Lo sabía. Cómo, no tenía ni idea; pero lo sabía. Sin embargo, ¿por qué se lo insinuaba?

—Una tragedia. —Su tono igualaba la afabilidad del de ella—. Rand necesita contar con todos los Grandes Señores que le son leales, y cuantos más, mejor.

—Dudo que Carleon y Tedosian pudieran contarse entre ellos. Y, por lo visto, tampoco había mucha lealtad entre ambos. Eran los cabecillas de la facción que quiere matar a Rand y olvidar que existió alguna vez.

—¿Eso creéis? Casi no presto atención a tales comidillas. Los asuntos de los poderosos no competen a un simple juglar.
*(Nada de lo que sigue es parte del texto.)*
==> src/sv/hli_pkg.sv <==
package hli_pkg;

  localparam int RadiusWidth  = 32;
  localparam int IndexWidth   = 8;
  localparam int CountWidth   = 9;
  localparam int CountReset   = 2;
  localparam int ChunkWidth   = 16;
  localparam int QuotClampBit = 50;

  localparam logic CmdLoad  = 1'b0;
  localparam logic CmdQuery = 1'b1;

  typedef struct packed {
    logic load;
    logic start;
    logic hunt;
    logic prep;
    logic mul;
    logic div;
    logic fin;
  } hli_cmd_t;

  typedef struct packed {
    logic hunt_done;
    logic zero_width;
    logic mul_done;
    logic div_done;
    logic out_free;
  } hli_stat_t;

endpackage

==> src/sv/hli_ctrl.sv <==
module hli_ctrl import hli_pkg::*; (
  input  logic      clk_i,
  input  logic      rst_ni,
  input  logic      in_valid_i,
  input  logic      in_command_i,
  output logic      in_ready_o,
  input  hli_stat_t stat_i,
  output hli_cmd_t  cmd_o
);

  localparam logic [2:0] StIdle = 3'd0;
  localparam logic [2:0] StHunt = 3'd1;
  localparam logic [2:0] StPrep = 3'd2;
  localparam logic [2:0] StMul  = 3'd3;
  localparam logic [2:0] StDiv  = 3'd4;
  localparam logic [2:0] StFin  = 3'd5;

  logic [2:0] state_q, state_d;

  always_ff @(posedge clk_i or negedge rst_ni) begin
    if (!rst_ni) begin
      state_q <= StIdle;
    end else begin
      state_q <= state_d;
    end
  end

  always_comb begin
    state_d    = state_q;
    cmd_o      = '0;
    in_ready_o = 1'b0;
    unique case (state_q)
      StIdle: begin
        in_ready_o = 1'b1;
        if (in_valid_i) begin
          if (in_command_i == CmdQuery) begin
            cmd_o.start = 1'b1;
            state_d     = StHunt;
          end else begin
            cmd_o.load = 1'b1;
          end
        end
      end
      StHunt: begin
        cmd_o.hunt = 1'b1;
        if (stat_i.hunt_done) begin
          state_d = StPrep;
        end
      end
      StPrep: begin
        cmd_o.prep = 1'b1;
        state_d    = stat_i.zero_width ? StFin : StMul;
      end
      StMul: begin
        cmd_o.mul = 1'b1;
        if (stat_i.mul_done) begin
          state_d = StDiv;
        end
      end
      StDiv: begin
        cmd_o.div = 1'b1;
        if (stat_i.div_done) begin
          state_d = StFin;
        end
      end
      StFin: begin
        if (stat_i.out_free) begin
          cmd_o.fin = 1'b1;
          state_d   = StIdle;
        end
      end
      default: begin
        state_d = StIdle;
      end
    endcase
  end

endmodule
Su mueca divertida casi fue una corta risa, pero cuando habló lo hizo como si estuviera leyendo una página:

—Thomdril Merrilin, llamado en tiempos el Zorro Gris por alguien que lo conocía bien. Bardo de la corte en el Palacio Real de Andor, en Caemlyn. Amante de Morgase durante un tiempo, tras la muerte de Taringail. Una muerte afortunada para Morgase. Imagino que jamás descubrió que él tenía intención de matarla para proclamarse el primer rey de Andor. Pero hablábamos de Thom Merrilin, un hombre que, según los rumores, sabía cómo participar en el Juego de las Casas hasta dormido. Qué lástima que un hombre así se defina a sí mismo como un simple juglar, aunque resulta arrogante por su parte conservar el mismo nombre.